Hydrogen by Water Electrolysis

Monday, September 13, 2021: 9:00 AM
102 (America's Center)
Dr. Radenka Maric , University of Connecticut, Storrs, CT
Hydrogen production by water electrolysis in water electrolyzers (WEs) has been developed as an alternative and sustainable technology for energy conversion and storage and is well integrated into the electric grid of the renewable energy system. However, hydrogen produced by electrolysis using current methods is more expensive than hydrogen produced by other technologies. Therefore, water electrolysis accounts for a mere 4% of global hydrogen production; all other production sources are linked to fossil fuels. Hydrogen produced by water electrolysis will only be competitive when the cost of the process is reduced and its stability is improved.

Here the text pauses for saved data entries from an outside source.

===== config.mk =====
export PLATFORM = sky130hd
export DESIGN_NAME = gnno_cell
export DESIGN_NICKNAME = d
export VERILOG_FILES = /design/src/hw/rtl/gnno_pkg.sv /design/src/hw/rtl/gnno_cell.sv
export SDC_FILE = /design/constraint.sdc
export NUM_CORES = 1
export LEC_CHECK = 0
export BUFFER_PORTS_ARGS = -buffer_cell sky130_fd_sc_hd__buf_4
export CORE_MARGIN = 2
export CORE_UTILIZATION = 25
export DETAILED_ROUTE_END_ITERATION = 10
export GPL_TIMING_DRIVEN = 0
export MAX_ROUTING_LAYER = met4
export PLACE_DENSITY = 0.52
export SETUP_SLACK_MARGIN = 0.5
export SLEW_MARGIN = 30
export SYNTH_ARGS = -nofsm -noshare
export SYNTH_HDL_FRONTEND = slang
export SYNTH_SLANG_ARGS = --single-unit

===== constraint.sdc =====
create_clock -name clk -period 2.1 [get_ports clk]
set_input_delay 0.42 -clock clk [delete_from_list [all_inputs] [get_ports clk]]
set_output_delay 0.42 -clock clk [all_outputs]
set_load 0.1 [all_outputs]

===== src/hw/rtl/gnno_pkg.sv =====
// ----------------------------------------------------------------------------
// gnno_pkg
// Shared types and constants for the greedy nearest-neighbor ordering block.
// ----------------------------------------------------------------------------
package gnno_pkg;

    localparam int COORD_W = 20;
    localparam int ID_W    = 6;
    localparam int POS_W   = 6;
    localparam int ABS_W   = COORD_W + 1;
    localparam int SQ_W    = 2 * ABS_W;
    localparam int SUM_W   = SQ_W + 2;

    typedef logic signed [COORD_W-1:0] coord_t;
    typedef logic [ABS_W-1:0]          absd_t;
    typedef logic [SQ_W-1:0]           sq_t;
    typedef logic [SUM_W-1:0]          dist_t;

    typedef struct packed {
        coord_t x;
        coord_t y;
        coord_t z;
    } coord3_t;

    // input request
    typedef struct packed {
        logic [ID_W-1:0] boson_id;
        coord_t          pos_x;
        coord_t          pos_y;
        coord_t          pos_z;
        coord_t          next_x;
        coord_t          next_y;
        coord_t          next_z;
        logic            last;
    } item_t;

    // output request
    typedef struct packed {
        logic [POS_W-1:0] position;
        logic [ID_W-1:0]  boson_id_res;
        logic             last_res;
    } order_t;

    // one particle as held in a cell
    typedef struct packed {
        logic [ID_W-1:0] id;
        coord3_t         pos;
        coord3_t         nxt;
    } particle_t;

    typedef struct packed {
        particle_t p;
        logic      valid;
        logic      taken;
    } cell_t;

    // |a - b| of two signed coordinates, exact
    function automatic absd_t abs_diff(coord_t a, coord_t b);
        logic signed [ABS_W-1:0] d;
        absd_t                   r;
        d = {a[COORD_W-1], a} - {b[COORD_W-1], b};
        r = d[ABS_W-1] ? (~d + 1'b1) : d;
        return r;
    endfunction

endpackage


===== src/hw/rtl/gnno_cell.sv =====
// ----------------------------------------------------------------------------
// gnno_cell
// One ring cell: holds one particle with its valid and taken flags.
// ----------------------------------------------------------------------------
module gnno_cell (
    input  logic               clk,
    input  logic               rst_n,
    input  logic               clear,
    input  logic               load_en,
    input  gnno_pkg::particle_t load_data,
    input  logic               shift_en,
    input  gnno_pkg::cell_t    shift_in,
    input  logic               set_taken,
    output gnno_pkg::cell_t    state
);
    import gnno_pkg::*;

    logic      valid_reg;
    logic      taken_reg;
    particle_t p_reg;

    // flags
    always_ff @(posedge clk or negedge rst_n)
    begin
        if (!rst_n)
        begin
            valid_reg <= 1'b0;
            taken_reg <= 1'b0;
        end
        else if (clear)
        begin
            valid_reg <= 1'b0;
            taken_reg <= 1'b0;
        end
        else if (load_en)
        begin
            valid_reg <= 1'b1;
            taken_reg <= 1'b0;
        end
        else if (shift_en)
        begin
            valid_reg <= shift_in.valid;
            taken_reg <= shift_in.taken;
        end
        else if (set_taken)
        begin
            taken_reg <= 1'b1;
        end
    end

    // payload
    always_ff @(posedge clk)
    begin
        if (load_en)
        begin
            p_reg <= load_data;
        end
        else if (shift_en)
        begin
            p_reg <= shift_in.p;
        end
    end

    assign state.p     = p_reg;
    assign state.valid = valid_reg;
    assign state.taken = taken_reg;

endmodule


==> results.toml <==
[run_status]
status = "completed"

[logic_synthesis]
synth_top_family_by_area = "multiplexers"
netlist_top_cells_area = "edfxtp_1, mux2_2, buf_6"
synth_area_mm2 = 0.005468
avgSynthCellArea_um2 = 19.74
synthSimpleGateAreaFrac_pct = 0.2059
synth_mux_area_share_pct = 26.13
netlist.area_leader.share_pct = 69.20
ys_seq_area_share_pct = 70.11
ys_types = 12
synth_fa_ha_area_share_pct = 0
synth_compound_area_share_pct = 0.3661
synth.net_count = 537
synth_xor_area_share_pct = 0
synth_area_leader_cell = "edfxtp_1"
yosys_warnings = 0
ys_seq_elements = 128
synthCells = 277

[setup_path]
path_max_fanout = 2
crit_path_end_kind = "primary output"
start_kind = "flop"
crit_type = "flop to primary output"
arrival_ns = 1.13
critPathRequiredTime_ns = 1.68

[drt]
wl_per_cell_um = 17.54
first_pass_iters = 4
drt-total-wl_um = 17160
via_per_inst = 4.136
via_count = 4045
ant_nets = 0
drcViolationCount = 0
drt-initial-drc-count = 135

[die]
start_util_pct = 25.29
num_io_pins = 388
core_mm2 = 0.02162
die_h_um = 151.9
die-area_mm2 = 0.02307
chipWidth_um = 151.9
rows = 54

[cells_and_area]
largest_register_ffs = 126
area.growth.synth_to_final_pct = 72.56
nNetsFinal = 945
finalNonFillerCells = 978
drive_gt1_share_pct = 80.37
antenna_cells = 0
num-fill-cells = 2004
stdcell_area_mm2 = 0.009435

[timing]
skew_ns = 0
rsz0062_at_grt = "false"
setup_violations = 0
finalMaxSlewViolations = 0
period_minus_slack_ns = 1.550
fin_crit_sh_pct = 73.82
max_freq_mhz = 645.0
worst_pin_slew_ns = 0.5796
slew_headroom_pct = 61.36
hold_viol_final = 0

[clock_tree]
worstSkewPairLatency_ns = 0.40
cts_inserted_buffers = 17
clock-sinks = 128
clk_pin_slew_ns = 0.05
cts_root_buf = "clkbuf_16"
htreeDepth = 4
post-cts-setup-buffers = 0
clk_path_buf_depth = 2
cts_tree = "done"

[grt]
grt_util_all_layers_pct = 14.95
antenna_found_initial = 0
grt_pass1_vias = 4540
grt_remaining_overflow = 0
grt_max_degree = 47
grt_pass1_wl_um = 25240

[placement]
gp_congestion = 0.7974
dp_hpwl_um = 13320
dp.cells = 945
io_buffers = 386
place_area_mm2 = 0.008778

[power_and_ir_drop]
power-per-cell-area_mw_per_mm2 = 1027
peakVddDrop_v = 0.0004829
power_leakage_nw = 4.106

[flow_run]
maxCapViolCount = 0

[min_path]
hp-class = "primary input to flop"
-- Yosys cell counts --
master,count
dfrtp_1,2
or2_2,1
mux2_2,126
edfxtp_1,126
a21oi_1,1
nor3_1,1
a2111oi_2,1
buf_4,2
inv_1,2
mux2i_1,1
buf_2,1
buf_6,13
-- worst max-delay path, cell delays in order (launching register included) --
cell and delay [ns]:
dfrtp_1 0.37, buf_4 0.13, buf_4 0.22
-- area by class of cell --
type	instances	area, um2	area share [%]
clock inverters	14	214.0	2.268
well taps	280	350.3	3.713
repair buffers	389	2959	31.36
multi-input cells	131	1463	15.50
plain buffers	16	178.9	1.896
clock buffers	18	429.2	4.548
flip-flops and latches	128	3834	40.63
inverters	2	7.507	0.07957
-- placed cells by master (no fill, tap or decap), types with 4 or more instances in the layout --
cell type and n:
bufinv_16 5, buf_6 12, buf_4 387, mux2_2 126, edfxtp_1 126, clkinvlp_4 4, clkbuf_16 17
-- layer usage --
| layer | wire, um | up-vias | global-route usage, % |
|---|---|---|---|
| met1 | 6352 | 1883 | 15.90 |
| met5 | 0 | - | - |
| li1 | - | 1912 | - |
| met2 | 9176 | 227 | 26.30 |
| met4 | 392 | 0 | 6.008 |
| met3 | 1236 | 23 | 4.107 |
-- logic make-up after synthesis --
group	after synthesis
buffers and inverters	18
muxes	127
AOI/OAI and AO/OA	2
DFF	128
and+or+nand+nor	2
-- per-stage QoR --
step,setup slack [ns],hold slack [ns],total power [mW],utilization (%),setup TNS (ns)
final,0.5497,0.1918,9.689,43.64,0
after global placement,-0.3939,0.2031,6.484,40.38,-48.10
after detailed placement,0.2003,0.2066,6.510,40.60,0
after floorplan,0.08565,0.1244,5.603,-,0
after CTS,0.5049,0.1658,9.803,43.62,0
after global routing,0.5111,0.1733,9.982,43.64,0
-- final timing paths --
check	end	start	cells past startpoint	slack [ns]
worst max-delay path	state[0]	taken_reg	2	0.55
worst min-delay path	valid_reg	clear	2	0.19
worst max register to register	taken_reg	taken_reg	2	1.29
worst min register to register	valid_reg	valid_reg	2	0.61
max in group asynchronous	valid_reg	rst_n	2	1.66
min in group asynchronous	taken_reg	rst_n	2	0.36
-- what timing repair did --
| action | in CTS | in global routing |
|---|---|---|
| hold buffers | 1 | 0 |
| hold endpoints to repair | 2 | 0 |
| endpoints found under the setup margin | 0 | 1 |
| gates resized for setup | 0 | 1 |
-- report_power, final --
| part | internal, mW | leakage (nW) | total (mW) | switching, mW |
|---|---|---|---|---|
| logic | 0.849 | 2.50 | 3.23 | 2.38 |
| registers | 3.13 | 1.31 | 3.21 | 0.0806 |
| clock network | 2.11 | 0.298 | 3.25 | 1.14 |
Power figures use the tool's default switching activity.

Proton exchange membrane (PEM) water electrolysis systems offer several advantages over traditional electrolysis technologies and have the potential to be cost effective at large scales. But, significant advances are needed in catalyst and membrane materials as well as in the labor-intensive manufacturing process. The state-of-the-art anode catalyst in conventional PEMWEs are iridium oxide or mixed oxide with ruthenium. Typical catalysts for commercial electrodes have iridium oxide loading from 1 to 3 mg cm-2. This level of catalyst loading is too high to meet the long-term cost targets for energy markets. Furthermore, the translation of catalyst development from lab scale to the megawatt scale using current electrolysis technology is challenging in terms of catalyst cost and stability.

The enhancement of catalyst stability is as important as the reduction of catalyst loading. Long-term operation (up to thousands of hours) at high current density is particularly challenging with an Ir loading of less than 1 mg cm-2.

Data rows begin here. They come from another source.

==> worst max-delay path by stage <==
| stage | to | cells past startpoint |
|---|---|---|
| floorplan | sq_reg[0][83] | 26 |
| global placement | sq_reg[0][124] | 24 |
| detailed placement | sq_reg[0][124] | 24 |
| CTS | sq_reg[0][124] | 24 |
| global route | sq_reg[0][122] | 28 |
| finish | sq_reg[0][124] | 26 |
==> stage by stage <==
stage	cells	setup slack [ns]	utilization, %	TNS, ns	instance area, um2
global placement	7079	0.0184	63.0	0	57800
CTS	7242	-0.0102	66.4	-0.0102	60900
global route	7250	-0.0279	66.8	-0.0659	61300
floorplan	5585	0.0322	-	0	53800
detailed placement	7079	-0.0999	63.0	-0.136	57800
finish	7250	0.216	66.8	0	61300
[config.mk]
export PLATFORM = sky130hd
export DESIGN_NAME = lrc_step
export DESIGN_NICKNAME = d
export VERILOG_FILES = /design/src/lrc_pkg.sv /design/src/lrc_step.sv
export SDC_FILE = /design/constraint.sdc
export NUM_CORES = 1
export LEC_CHECK = 0
export BUFFER_PORTS_ARGS = -buffer_cell sky130_fd_sc_hd__buf_2
export CORE_AREA = 4 4 185 187
export DETAILED_ROUTE_END_ITERATION = 6
export DIE_AREA = 0 0 189 191
export PLACE_DENSITY = 0.67
export SYNTH_ARGS = -nofsm -noshare
export SYNTH_HDL_FRONTEND = slang
export SYNTH_SLANG_ARGS = --single-unit
[constraint.sdc]
create_clock -name vclk -period 17
set_input_delay 0.85 -clock vclk [all_inputs]
set_output_delay 0.85 -clock vclk [all_outputs]
set_load 0.01 [all_outputs]
[src/lrc_pkg.sv]
// Shared types, constants and the CRC-32 byte step for the log record checker.
package lrc_pkg;

    // Reflected CRC-32 polynomial; CRC_TABLE_1 is entry 1 of the matching byte table.
    localparam logic [31:0] CRC_POLY      = 32'hEDB8_8320;
    localparam logic [31:0] CRC_TABLE_1   = 32'h7707_3096;
    localparam logic [31:0] CRC_INIT      = 32'hFFFF_FFFF;
    localparam logic [31:0] LIMIT_DEFAULT = 32'd64 * 32'd1024 * 32'd1024;
    localparam logic [7:0]  BYTE_MASK     = 8'hFF;

    // Header layout: check word at 0..3, type at 4, key length 5..8, value length 9..12
    localparam logic [3:0] HDR_TYPE_POS  = 4'd4;
    localparam logic [3:0] HDR_KEY_LAST  = 4'd8;
    localparam logic [3:0] HDR_LAST      = 4'd12;

    localparam logic [1:0] VERDICT_GOOD     = 2'd0;
    localparam logic [1:0] VERDICT_MISMATCH = 2'd1;
    localparam logic [1:0] VERDICT_LENGTH   = 2'd2;

    typedef enum logic [1:0] {
        PH_HEADER = 2'd0,
        PH_KEY    = 2'd1,
        PH_VALUE  = 2'd2,
        PH_HALT   = 2'd3
    } t_phase;

    typedef struct packed {
        t_phase      phase;
        logic [3:0]  hdr_pos;
        logic [31:0] check_word;
        logic [7:0]  kind_byte;
        logic [31:0] key_count;
        logic [31:0] value_count;
        logic [31:0] bytes_left;
        logic [31:0] running_crc;
    } t_state;

    typedef struct packed {
        logic        byte_valid;
        logic        in_value;
        logic [7:0]  data_byte;
        logic        last_of_record;
        logic [7:0]  record_type;
        logic [1:0]  verdict;
        logic [31:0] key_length;
        logic [31:0] value_length;
    } t_result;

    // One byte of the reflected CRC, eight shift steps
    function automatic logic [31:0] crc_byte(input logic [31:0] c, input logic [7:0] b);
        logic [31:0] r;
        r = c ^ {24'd0, b & BYTE_MASK};
        for (int i = 0; i < 8; i++) begin
            r = r[0] ? ((r >> 1) ^ CRC_POLY) : (r >> 1);
        end
        return r;
    endfunction

endpackage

Dr. Maric’s group is working to develop proton exchange fuel cells (PEMFC) that satisfy the Department of Energy’s 2020 electrocatalyst and membrane electrode assembly (MEA) performance and durability targets using a system of low-PGM-content electrocatalysts deposited on corrosion-resistant carbon supports, applied onto ultra-thin membranes, to ensure applicability in high-power-density, self-humidifying automotive fuel cell stacks.

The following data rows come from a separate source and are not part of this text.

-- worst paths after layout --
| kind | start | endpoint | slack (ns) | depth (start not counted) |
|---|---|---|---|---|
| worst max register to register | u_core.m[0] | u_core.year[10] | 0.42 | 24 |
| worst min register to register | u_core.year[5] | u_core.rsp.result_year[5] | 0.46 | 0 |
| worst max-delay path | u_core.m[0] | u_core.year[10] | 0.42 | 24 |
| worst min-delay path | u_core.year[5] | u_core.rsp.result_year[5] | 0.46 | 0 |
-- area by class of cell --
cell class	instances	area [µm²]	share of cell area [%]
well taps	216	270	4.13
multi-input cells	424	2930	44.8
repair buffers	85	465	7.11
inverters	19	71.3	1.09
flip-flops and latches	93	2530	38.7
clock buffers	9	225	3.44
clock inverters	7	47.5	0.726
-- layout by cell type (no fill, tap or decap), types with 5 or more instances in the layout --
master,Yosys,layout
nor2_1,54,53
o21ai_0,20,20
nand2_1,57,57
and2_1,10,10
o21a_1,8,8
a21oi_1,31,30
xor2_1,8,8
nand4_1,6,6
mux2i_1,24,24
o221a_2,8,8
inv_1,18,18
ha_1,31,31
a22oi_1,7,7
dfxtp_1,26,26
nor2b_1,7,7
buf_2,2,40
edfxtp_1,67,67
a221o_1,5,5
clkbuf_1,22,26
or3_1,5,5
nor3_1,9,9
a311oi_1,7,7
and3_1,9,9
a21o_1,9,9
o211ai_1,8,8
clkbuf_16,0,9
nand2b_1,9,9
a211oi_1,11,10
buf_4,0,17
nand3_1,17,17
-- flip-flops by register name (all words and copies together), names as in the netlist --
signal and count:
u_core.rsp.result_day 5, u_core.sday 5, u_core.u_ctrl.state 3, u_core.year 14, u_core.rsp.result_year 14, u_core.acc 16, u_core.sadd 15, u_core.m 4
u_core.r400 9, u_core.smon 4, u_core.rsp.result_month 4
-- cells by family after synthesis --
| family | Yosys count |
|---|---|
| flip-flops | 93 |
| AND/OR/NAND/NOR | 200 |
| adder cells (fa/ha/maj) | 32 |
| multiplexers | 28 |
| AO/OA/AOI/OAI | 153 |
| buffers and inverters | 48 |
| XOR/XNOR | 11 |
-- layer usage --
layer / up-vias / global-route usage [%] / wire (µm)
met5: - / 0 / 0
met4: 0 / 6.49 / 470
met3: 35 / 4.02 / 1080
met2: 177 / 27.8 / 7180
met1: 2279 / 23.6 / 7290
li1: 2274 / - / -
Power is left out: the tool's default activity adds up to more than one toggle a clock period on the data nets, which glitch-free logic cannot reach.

We devote specific attention to achieving a high-performance low-Pt electrode structure, with a total loading of 0.15 mg/cm2, by developing a gradient cathode structure, prepared using the reactive spray deposition technology (RSDT), which will be optimized for different carbon supports and ultra-thin membranes. The RSDT technique allows for independent, dynamic control of each element of the catalyst layer as it is directly deposited onto the electrolyte membrane. We mitigated the impact of low Pt loading on electrocatalyst durability in an electrode by studying and understanding ionomer-support-catalyst interactions and electrode microstructure evolution at the triple-phase boundary upon exposure to automotive drive cycles (or their AST equivalents).